• **PROBLEM TO WORK ON**: Transcribe only the lines between the first line of the records and the line containing "finish: 1050 / 223 / 731", inclusive, exactly as written.
--- START ---
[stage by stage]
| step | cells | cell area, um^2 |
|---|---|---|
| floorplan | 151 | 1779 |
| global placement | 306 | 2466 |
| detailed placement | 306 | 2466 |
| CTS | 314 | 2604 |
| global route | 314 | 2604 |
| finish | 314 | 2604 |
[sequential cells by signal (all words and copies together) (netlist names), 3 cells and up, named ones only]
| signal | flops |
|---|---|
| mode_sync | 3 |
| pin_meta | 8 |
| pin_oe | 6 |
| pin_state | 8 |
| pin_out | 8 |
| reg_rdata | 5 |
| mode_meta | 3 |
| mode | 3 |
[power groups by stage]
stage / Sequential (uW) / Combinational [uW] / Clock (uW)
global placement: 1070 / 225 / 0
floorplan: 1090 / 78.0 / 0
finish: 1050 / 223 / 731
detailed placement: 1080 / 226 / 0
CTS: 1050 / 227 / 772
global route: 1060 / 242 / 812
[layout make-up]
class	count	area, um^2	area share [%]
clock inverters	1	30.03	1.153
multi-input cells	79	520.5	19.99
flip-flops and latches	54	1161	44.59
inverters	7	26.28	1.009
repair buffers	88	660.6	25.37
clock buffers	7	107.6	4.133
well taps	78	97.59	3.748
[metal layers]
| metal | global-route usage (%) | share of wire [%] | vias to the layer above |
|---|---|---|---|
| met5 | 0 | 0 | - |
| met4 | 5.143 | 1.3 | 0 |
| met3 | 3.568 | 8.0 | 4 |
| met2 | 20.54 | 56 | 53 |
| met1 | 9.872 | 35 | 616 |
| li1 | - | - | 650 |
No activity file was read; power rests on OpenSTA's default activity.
==> src/shared/adcg3_pkg.sv <==
package adcg3_pkg;
    localparam int ADDR_W = 8;
    localparam int DATA_W = 16;
    localparam logic [7:0] PATHPF_OFFSET = 8'h2d;
    localparam logic [7:0] INSEL_OFFSET = 8'h2f;
    localparam logic [15:0] PATHPF_RESET = 16'h0000;
    localparam logic [15:0] INSEL_RESET = 16'h0000;
    localparam int PRBS_LSB = 12;
    localparam int PAT9_LSB = 9;
    localparam int PAT10_LSB = 6;
    localparam int ROUND_BIT = 5;
    localparam int CORNER_LSB = 1;
    localparam int HPF_EN_BIT = 0;
    localparam int PAIR_LSB = 8;
    localparam int PAT11_LSB = 5;
    localparam int PAT12_LSB = 2;
    localparam logic [15:0] INSEL_WMASK = 16'h0ffc;
    localparam logic [3:0] CORNER_MIN = 4'h2;
    localparam logic [3:0] CORNER_MAX = 4'ha;
    localparam logic [3:0] CORNER_DEFAULT = 4'h2;
endpackage
$ cat src/adc_ctrl_map.svh
// Register offsets, field positions, reset values and timing counts
`ifndef ADC_CTRL_MAP_SVH
`define ADC_CTRL_MAP_SVH
`define OFS_INPUT_CFG 12'h000
`define OFS_MODE_CFG 12'h004
`define OFS_SEQ_EN 12'h008
`define OFS_CAL_CTRL 12'h00c
`define OFS_OSC_CFG 12'h010
`define OFS_CONV_CLKS 12'h014
`define OFS_SEQ_STATUS 12'h018
`define OFS_OFFSET_VAL 12'h01c
`define OFS_RESULT 12'h020
`define OFS_IRQ_STATUS 12'h024
`define OFS_IRQ_CLEAR 12'h028
`define OFS_IRQ_ENABLE 12'h02c
`define RST_INPUT_CFG 2'h0
`define RST_MODE_CFG 3'h0
`define RST_SEQ_EN 2'h1
`define RST_OSCILLATOR_CHOICE 1'h0
`define RST_CONV_CLKS 16'h0020
`define CAL_CYCLES 16'h0040
`define HS_DIV 8'h01
`define LP_DIV 8'h20
`define MID_CODE 12'h800
`define IRQ_CONV_BIT 0
`define IRQ_CAL_BIT 1
`define IRQ_ERR_BIT 2
`endif

$ cat src/adc_ctrl_pkg.sv
// Types shared by the converter control block
package adc_ctrl_pkg;
   typedef enum logic [3:0] {
      ST_IDLE = 4'b0001,
      ST_CAL = 4'b0010,
      ST_SAMPLE = 4'b0100,
      ST_CONVERT = 4'b1000
   } conv_state_t;
   typedef enum logic [1:0] {
      MODE_MANUAL = 2'h0,
      MODE_MANUAL_SEQ = 2'h1,
      MODE_AUTONOMOUS = 2'h2,
      MODE_PRECISION = 2'h3
   } op_mode_t;
   typedef struct packed {
      logic firstCapSelect;
      logic secondCapGround;
      logic secondCapNegative;
      logic switchesClosed;
   } mux_ctrl_t;
   typedef struct packed {
      logic psel;
      logic penable;
      logic pwrite;
      logic [11:0] paddr;
      logic [31:0] pwdata;
   } apb_req_t;
endpackage : adc_ctrl_pkg

$ cat src/adc_input_config_and_timing.sv
// Converter front-end control: input arrangement, sequencing, calibration, timing
`timescale 1ns/1ns
`default_nettype none
`include "adc_ctrl_map.svh"
module adc_input_config_and_timing
   import adc_ctrl_pkg::*;
#(
   parameter int CNT_W = 16
) (
   input wire logic clock, // System clock, 250 MHz
   input wire logic sys_rst, // Async reset, active high
   input wire logic psel, // APB select
   input wire logic penable, // APB enable
   input wire logic pwrite, // APB direction
   input wire logic [11:0] paddr, // APB byte address
   input wire logic [31:0] pwdata, // APB write data
   output logic [31:0] prdata, // APB read data
   output logic pready, // APB ready
   output logic pslverr, // APB error
   input wire logic [11:0] sarCode, // Raw converter code
   output logic firstCapSelect, // 0 positive pin, 1 negative pin
   output logic secondCapGround, // Second capacitor on ground
   output logic secondCapNegative, // Second capacitor on negative pin
   output logic samplingSwitchesClosed, // Acquisition switches closed
   output logic busy, // Busy indication pin
   output logic lowPowerOscEnable, // Low-power oscillator in use
   output logic irq // Level interrupt
);
   initial begin
      if (CNT_W < 8 || CNT_W > 32) $error("CNT_W out of range");
   end

   apb_req_t req;
   assign req = '{psel, penable, pwrite, paddr, pwdata};

   logic [1:0] inputArrangementSelect;
   logic [2:0] operatingModeSelect;
   logic [1:0] sequenceChannelEnables;
   logic oscillatorChoice;
   logic [CNT_W-1:0] conversionClockCount;
   logic [11:0] offsetCorrection;
   logic [11:0] result;
   logic [2:0] irqStatus;
   logic [2:0] irqEnable;
   logic sequenceError;
   logic calPending;
   logic [15:0] calCount;
   logic currentChannel;
   conv_state_t state;
   conv_state_t next_state;
   mux_ctrl_t mux;

   // Bus decode
   wire access = req.psel && req.penable;
   wire wrEn = access && req.pwrite;
   wire hitInput = req.paddr == `OFS_INPUT_CFG;
   wire hitMode = req.paddr == `OFS_MODE_CFG;
   wire hitSeq = req.paddr == `OFS_SEQ_EN;
   wire hitCal = req.paddr == `OFS_CAL_CTRL;
   wire hitOsc = req.paddr == `OFS_OSC_CFG;
   wire hitClks = req.paddr == `OFS_CONV_CLKS;
   wire hitSeqSt = req.paddr == `OFS_SEQ_STATUS;
   wire hitOffs = req.paddr == `OFS_OFFSET_VAL;
   wire hitRes = req.paddr == `OFS_RESULT;
   wire hitIrqSt = req.paddr == `OFS_IRQ_STATUS;
   wire hitIrqClr = req.paddr == `OFS_IRQ_CLEAR;
   wire hitIrqEn = req.paddr == `OFS_IRQ_ENABLE;
   wire mapped = hitInput | hitMode | hitSeq | hitCal | hitOsc | hitClks | hitSeqSt
      | hitOffs | hitRes | hitIrqSt | hitIrqClr | hitIrqEn;
   wire calTrigger = wrEn && hitCal && req.pwdata[0];

   // Mode decode
   wire singleInput = (inputArrangementSelect == 2'b01) || (inputArrangementSelect == 2'b10);
   // Reserved codes 010 and 011 fall back to manual
   wire seqMode = operatingModeSelect[2];
   op_mode_t opMode;
   assign opMode = !seqMode ? MODE_MANUAL :
      (operatingModeSelect[1:0] == 2'b10) ? MODE_AUTONOMOUS :
      (operatingModeSelect[1:0] == 2'b11) ? MODE_PRECISION : MODE_MANUAL_SEQ;
   wire [1:0] activeChannels = seqMode ? sequenceChannelEnables : 2'b01;
   wire ch1Illegal = singleInput && sequenceChannelEnables[1];

   // Next channel in sequence order; single-input arrangements never convert channel 1
   wire secondActive = activeChannels[1] && !singleInput;
   wire nextChannel = (currentChannel == 1'b0 && secondActive) ? 1'b1
      : 1'b0;
   wire firstChannel = activeChannels[0] ? 1'b0 : (singleInput ? 1'b0 : 1'b1);
   wire anyChannel = activeChannels[0] || secondActive;

   // Conversion timing
   logic convTick;
   logic oscTick;
   wire [7:0] oscDivide = oscillatorChoice ? `LP_DIV : `HS_DIV;
   wire runConv = (state != ST_CAL) && anyChannel;
   conv_tick_divider #(
      .WIDTH(CNT_W)
   ) divider (
      .clock(clock),
      .sys_rst(sys_rst),
      .oscDivide(oscDivide),
      .clocksPerConv(conversionClockCount),
      .run(runConv),
      .oscTick(oscTick),
      .convTick(convTick)
   );

   // Offset-corrected straight binary, clamped to both full-scale codes
   wire [13:0] corrected = {2'b00, sarCode} - {2'b00, offsetCorrection} + {2'b00, `MID_CODE};
   wire belowScale = corrected[13];
   wire aboveScale = !corrected[13] && corrected[12];
   wire [11:0] sarSat = belowScale ? 12'h000 : aboveScale ? 12'hfff : corrected[11:0];

   // Mux control per arrangement
   always_comb begin
      mux.switchesClosed = (state == ST_SAMPLE);
      if (singleInput) begin
         mux.firstCapSelect = 1'b0;
         mux.secondCapGround = 1'b0;
         mux.secondCapNegative = 1'b1;
      end else begin
         mux.firstCapSelect = currentChannel;
         mux.secondCapGround = 1'b1;
         mux.secondCapNegative = 1'b0;
      end
   end

   // Sequencer
   always_comb begin
      next_state = state;
      case (state)
         ST_IDLE: begin
            if (calPending) next_state = ST_CAL;
            else if (convTick) next_state = ST_SAMPLE;
         end
         ST_CAL: begin
            if (calCount == `CAL_CYCLES) next_state = ST_IDLE;
         end
         ST_SAMPLE: begin
            if (oscTick) next_state = ST_CONVERT;
         end
         ST_CONVERT: begin
            if (oscTick) next_state = ST_IDLE;
         end
         default: next_state = ST_IDLE;
      endcase
   end

   always_ff @(posedge clock or posedge sys_rst) begin
      if (sys_rst) state <= ST_IDLE;
      else state <= next_state;
   end

   // Calibration: starts on reset, re-armed by trigger
   always_ff @(posedge clock or posedge sys_rst) begin
      if (sys_rst) begin
         calPending <= 1'b1;
         calCount <= 16'h0000;
         offsetCorrection <= 12'h800;
      end else begin
         if (calTrigger) calPending <= 1'b1;
         else if (state == ST_CAL) calPending <= 1'b0;
         if (state == ST_CAL) calCount <= calCount + 16'h0001;
         else calCount <= 16'h0000;
         if (state == ST_CAL && calCount == `CAL_CYCLES) begin
            offsetCorrection <= sarCode;
         end
      end
   end

   // Channel stepping and result capture
   always_ff @(posedge clock or posedge sys_rst) begin
      if (sys_rst) begin
         currentChannel <= 1'b0;
         result <= 12'h000;
      end else if (state == ST_CONVERT && oscTick) begin
         result <= sarSat;
         currentChannel <= nextChannel ? 1'b1 : firstChannel;
      end else if (state == ST_IDLE && currentChannel && !secondActive) begin
         currentChannel <= firstChannel;
      end
   end

   // Configuration registers
   always_ff @(posedge clock or posedge sys_rst) begin
      if (sys_rst) begin
         inputArrangementSelect <= `RST_INPUT_CFG;
         operatingModeSelect <= `RST_MODE_CFG;
         sequenceChannelEnables <= `RST_SEQ_EN;
         oscillatorChoice <= `RST_OSCILLATOR_CHOICE;
         conversionClockCount <= CNT_W'(`RST_CONV_CLKS);
         irqEnable <= 3'h0;
      end else if (wrEn) begin
         if (hitInput) inputArrangementSelect <= req.pwdata[1:0];
         if (hitMode) operatingModeSelect <= req.pwdata[2:0];
         if (hitSeq) sequenceChannelEnables <= req.pwdata[1:0];
         if (hitOsc) oscillatorChoice <= req.pwdata[0];
         if (hitClks) conversionClockCount <= req.pwdata[CNT_W-1:0];
         if (hitIrqEn) irqEnable <= req.pwdata[2:0];
      end
   end

   // Sticky events, set wins over clear
   wire convDone = (state == ST_CONVERT) && oscTick;
   wire calDone = (state == ST_CAL) && (calCount == `CAL_CYCLES);
   wire errRise = ch1Illegal && !sequenceError;
   wire [2:0] events = {errRise, calDone, convDone};
   wire [2:0] clearMask = (wrEn && hitIrqClr) ? req.pwdata[2:0] : 3'h0;
   always_ff @(posedge clock or posedge sys_rst) begin
      if (sys_rst) begin
         irqStatus <= 3'h0;
         sequenceError <= 1'b0;
      end else begin
         irqStatus <= (irqStatus & ~clearMask) | events;
         sequenceError <= ch1Illegal;
      end
   end

   // Read mux
   logic [31:0] readData;
   always_comb begin
      readData = 32'h0000_0000;
      if (hitInput) readData[1:0] = inputArrangementSelect;
      if (hitMode) readData[2:0] = operatingModeSelect;
      if (hitSeq) readData[1:0] = sequenceChannelEnables;
      if (hitCal) readData[0] = calPending || (state == ST_CAL);
      if (hitOsc) readData[0] = oscillatorChoice;
      if (hitClks) readData[CNT_W-1:0] = conversionClockCount;
      if (hitSeqSt) readData[2:0] = {currentChannel, state == ST_CAL, sequenceError};
      if (hitSeqSt) readData[5:4] = opMode;
      if (hitOffs) readData[11:0] = offsetCorrection;
      if (hitRes) readData[11:0] = result;
      if (hitIrqSt) readData[2:0] = irqStatus;
      if (hitIrqEn) readData[2:0] = irqEnable;
   end

   // Next values of the registered pins
   wire setupPhase = req.psel && !req.penable;
   wire next_pready = setupPhase;
   wire next_pslverr = setupPhase && !mapped;
   wire [31:0] next_prdata = (setupPhase && !req.pwrite) ? readData : 32'h0000_0000;
   // Busy only while calibrating, so calibration never overlaps a closed switch
   wire next_busy = (next_state == ST_CAL);
   wire next_switches = mux.switchesClosed && (next_state != ST_CAL);
   wire next_irq = |(((irqStatus & ~clearMask) | events) & irqEnable);

   // APB answer in the first access cycle
   always_ff @(posedge clock or posedge sys_rst) begin
      if (sys_rst) begin
         prdata <= 32'h0000_0000;
         pready <= 1'b0;
         pslverr <= 1'b0;
      end else begin
         pready <= next_pready;
         pslverr <= next_pslverr;
         prdata <= next_prdata;
      end
   end

   // Input switching pins
   always_ff @(posedge clock or posedge sys_rst) begin
      if (sys_rst) begin
         firstCapSelect <= 1'b0;
         secondCapGround <= 1'b1;
         secondCapNegative <= 1'b0;
         samplingSwitchesClosed <= 1'b0;
      end else begin
         firstCapSelect <= mux.firstCapSelect;
         secondCapGround <= mux.secondCapGround;
         secondCapNegative <= mux.secondCapNegative;
         samplingSwitchesClosed <= next_switches;
      end
   end

   // Status pins
   always_ff @(posedge clock or posedge sys_rst) begin
      if (sys_rst) begin
         busy <= 1'b1;
         lowPowerOscEnable <= 1'b0;
         irq <= 1'b0;
      end else begin
         busy <= next_busy;
         lowPowerOscEnable <= oscillatorChoice;
         irq <= next_irq;
      end
   end
endmodule : adc_input_config_and_timing
`default_nettype wire

$ cat src/conv_tick_divider.sv
// Conversion-clock tick generator from the chosen oscillator
`timescale 1ns/1ns
`default_nettype none
module conv_tick_divider #(
   parameter int WIDTH = 16
) (
   input wire logic clock, // System clock
   input wire logic sys_rst, // Async reset
   input wire logic [7:0] oscDivide, // Clocks per oscillator tick
   input wire logic [WIDTH-1:0] clocksPerConv, // Oscillator ticks per conversion
   input wire logic run, // Counting enabled
   output logic oscTick, // One oscillator tick
   output logic convTick // Start of a conversion cycle
);
   initial begin
      if (WIDTH < 2) $error("WIDTH too small");
   end
   logic [7:0] preCount;
   logic [WIDTH-1:0] tickCount;
   wire preWrap = (preCount + 8'h01 >= oscDivide);
   wire [WIDTH-1:0] lastTick = (clocksPerConv == '0) ? '0 : clocksPerConv - 1'b1;
   wire convWrap = preWrap && (tickCount >= lastTick);
   always_ff @(posedge clock or posedge sys_rst) begin
      if (sys_rst) begin
         preCount <= 8'h00;
         tickCount <= '0;
         oscTick <= 1'b0;
         convTick <= 1'b0;
      end else begin
         oscTick <= run && preWrap;
         convTick <= run && convWrap;
         preCount <= (!run || preWrap) ? 8'h00 : preCount + 8'h01;
         if (!run || convWrap) tickCount <= '0;
         else if (preWrap) tickCount <= tickCount + 1'b1;
      end
   end
endmodule : conv_tick_divider
`default_nettype wire
<file path="config.mk">
export PLATFORM = sky130hd
export DESIGN_NAME = ars_host_flat
export DESIGN_NICKNAME = d
export VERILOG_FILES = /design/src/pkg/ars_pkg.sv /design/src/pkg/ars_link_if.sv /design/src/logic/ars_host.sv /design/src/flat_wrapper.sv
export VERILOG_INCLUDE_DIRS = /design/src /design/src/pkg
export SDC_FILE = /design/constraint.sdc
export NUM_CORES = 1
export LEC_CHECK = 0
export BUFFER_PORTS_ARGS = -buffer_cell sky130_fd_sc_hd__buf_2
export CAP_MARGIN = 20
export CORE_MARGIN = 4
export CORE_UTILIZATION = 50
export CTS_BUF_LIST = sky130_fd_sc_hd__clkbuf_16
export DETAILED_ROUTE_END_ITERATION = 12
export PLACE_DENSITY_LB_ADDON = 0.2
export SETUP_SLACK_MARGIN = 0.02
export SYNTH_ARGS = -nofsm -noshare
export SYNTH_HDL_FRONTEND = slang
export SYNTH_SLANG_ARGS = --single-unit
</file>
<file path="constraint.sdc">
create_clock -name ref_clk -period 2.5 [get_ports ref_clk]
set_input_delay 0.125 -clock ref_clk [delete_from_list [all_inputs] [get_ports ref_clk]]
set_output_delay 0.125 -clock ref_clk [all_outputs]
set_load 0.03 [all_outputs]
</file>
--- END ---
• **EXERCISE ANSWER**:
[stage by stage]
| step | cells | cell area, um^2 |
|---|---|---|
| floorplan | 151 | 1779 |
| global placement | 306 | 2466 |
| detailed placement | 306 | 2466 |
| CTS | 314 | 2604 |
| global route | 314 | 2604 |
| finish | 314 | 2604 |
[sequential cells by signal (all words and copies together) (netlist names), 3 cells and up, named ones only]
| signal | flops |
|---|---|
| mode_sync | 3 |
| pin_meta | 8 |
| pin_oe | 6 |
| pin_state | 8 |
| pin_out | 8 |
| reg_rdata | 5 |
| mode_meta | 3 |
| mode | 3 |
[power groups by stage]
stage / Sequential (uW) / Combinational [uW] / Clock (uW)
global placement: 1070 / 225 / 0
floorplan: 1090 / 78.0 / 0
finish: 1050 / 223 / 731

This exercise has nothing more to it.